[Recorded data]
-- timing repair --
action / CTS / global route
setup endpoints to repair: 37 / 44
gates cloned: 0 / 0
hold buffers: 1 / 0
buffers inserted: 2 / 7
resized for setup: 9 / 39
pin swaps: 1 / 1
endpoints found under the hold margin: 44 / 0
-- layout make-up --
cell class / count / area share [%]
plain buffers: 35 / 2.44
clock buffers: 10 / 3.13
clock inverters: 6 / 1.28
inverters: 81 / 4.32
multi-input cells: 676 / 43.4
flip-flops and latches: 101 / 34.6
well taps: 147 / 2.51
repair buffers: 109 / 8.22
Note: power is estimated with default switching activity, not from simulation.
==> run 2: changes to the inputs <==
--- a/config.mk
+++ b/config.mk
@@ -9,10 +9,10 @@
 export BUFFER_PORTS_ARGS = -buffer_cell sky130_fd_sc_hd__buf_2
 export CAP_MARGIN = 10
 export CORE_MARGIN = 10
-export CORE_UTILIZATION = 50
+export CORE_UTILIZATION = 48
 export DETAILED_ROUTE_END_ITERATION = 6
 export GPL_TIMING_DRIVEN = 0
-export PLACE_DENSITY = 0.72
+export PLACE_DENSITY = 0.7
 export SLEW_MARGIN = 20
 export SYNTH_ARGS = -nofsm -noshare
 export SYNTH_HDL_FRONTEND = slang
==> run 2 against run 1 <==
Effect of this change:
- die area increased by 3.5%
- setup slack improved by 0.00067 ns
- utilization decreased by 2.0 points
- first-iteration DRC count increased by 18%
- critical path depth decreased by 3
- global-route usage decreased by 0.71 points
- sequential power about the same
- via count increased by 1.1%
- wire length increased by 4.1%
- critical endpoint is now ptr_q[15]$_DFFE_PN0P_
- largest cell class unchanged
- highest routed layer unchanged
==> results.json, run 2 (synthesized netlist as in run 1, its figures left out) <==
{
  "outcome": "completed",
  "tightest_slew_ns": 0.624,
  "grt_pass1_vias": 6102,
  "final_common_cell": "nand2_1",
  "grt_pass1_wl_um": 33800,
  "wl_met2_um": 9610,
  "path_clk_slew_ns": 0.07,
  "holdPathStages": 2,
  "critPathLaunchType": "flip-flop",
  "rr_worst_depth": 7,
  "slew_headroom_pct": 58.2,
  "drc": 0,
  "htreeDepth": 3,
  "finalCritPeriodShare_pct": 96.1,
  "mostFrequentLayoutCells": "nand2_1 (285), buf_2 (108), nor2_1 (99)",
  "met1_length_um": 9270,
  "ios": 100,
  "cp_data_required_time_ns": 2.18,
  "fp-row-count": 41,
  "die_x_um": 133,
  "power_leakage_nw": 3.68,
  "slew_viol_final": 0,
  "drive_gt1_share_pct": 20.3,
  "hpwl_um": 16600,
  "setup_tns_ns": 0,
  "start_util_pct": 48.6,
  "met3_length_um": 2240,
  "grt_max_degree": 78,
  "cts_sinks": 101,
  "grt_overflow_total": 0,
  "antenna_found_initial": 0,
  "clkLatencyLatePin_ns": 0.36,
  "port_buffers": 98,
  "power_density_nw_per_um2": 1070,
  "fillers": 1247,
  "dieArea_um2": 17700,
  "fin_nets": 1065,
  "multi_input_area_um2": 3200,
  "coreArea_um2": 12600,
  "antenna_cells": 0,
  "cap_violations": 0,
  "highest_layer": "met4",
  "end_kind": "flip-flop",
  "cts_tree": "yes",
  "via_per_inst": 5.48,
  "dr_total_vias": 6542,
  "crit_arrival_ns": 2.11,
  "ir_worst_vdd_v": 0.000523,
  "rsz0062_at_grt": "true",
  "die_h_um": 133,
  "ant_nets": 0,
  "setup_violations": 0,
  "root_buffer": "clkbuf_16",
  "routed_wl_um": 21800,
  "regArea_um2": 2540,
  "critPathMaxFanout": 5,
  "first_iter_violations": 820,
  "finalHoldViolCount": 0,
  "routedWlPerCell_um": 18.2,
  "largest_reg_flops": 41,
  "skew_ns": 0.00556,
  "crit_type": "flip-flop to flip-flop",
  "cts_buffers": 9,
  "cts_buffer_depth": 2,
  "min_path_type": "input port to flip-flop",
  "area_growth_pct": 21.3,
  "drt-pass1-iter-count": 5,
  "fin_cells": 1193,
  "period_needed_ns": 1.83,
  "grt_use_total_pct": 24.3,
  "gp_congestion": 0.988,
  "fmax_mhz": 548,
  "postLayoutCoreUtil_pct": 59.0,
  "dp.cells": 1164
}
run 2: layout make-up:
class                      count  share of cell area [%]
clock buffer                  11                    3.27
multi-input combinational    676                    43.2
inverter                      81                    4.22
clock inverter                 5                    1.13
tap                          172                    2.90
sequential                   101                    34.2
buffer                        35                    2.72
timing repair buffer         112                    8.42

# Assigned task:
Your answer must consist solely of the lines above between the line holding "cell class / count / area share [%]" and the line holding "--- a/config.mk", inclusive, copied exactly.

# Finished task:
cell class / count / area share [%]
plain buffers: 35 / 2.44
clock buffers: 10 / 3.13
clock inverters: 6 / 1.28
inverters: 81 / 4.32
multi-input cells: 676 / 43.4
flip-flops and latches: 101 / 34.6
well taps: 147 / 2.51
repair buffers: 109 / 8.22
Note: power is estimated with default switching activity, not from simulation.
==> run 2: changes to the inputs <==
--- a/config.mk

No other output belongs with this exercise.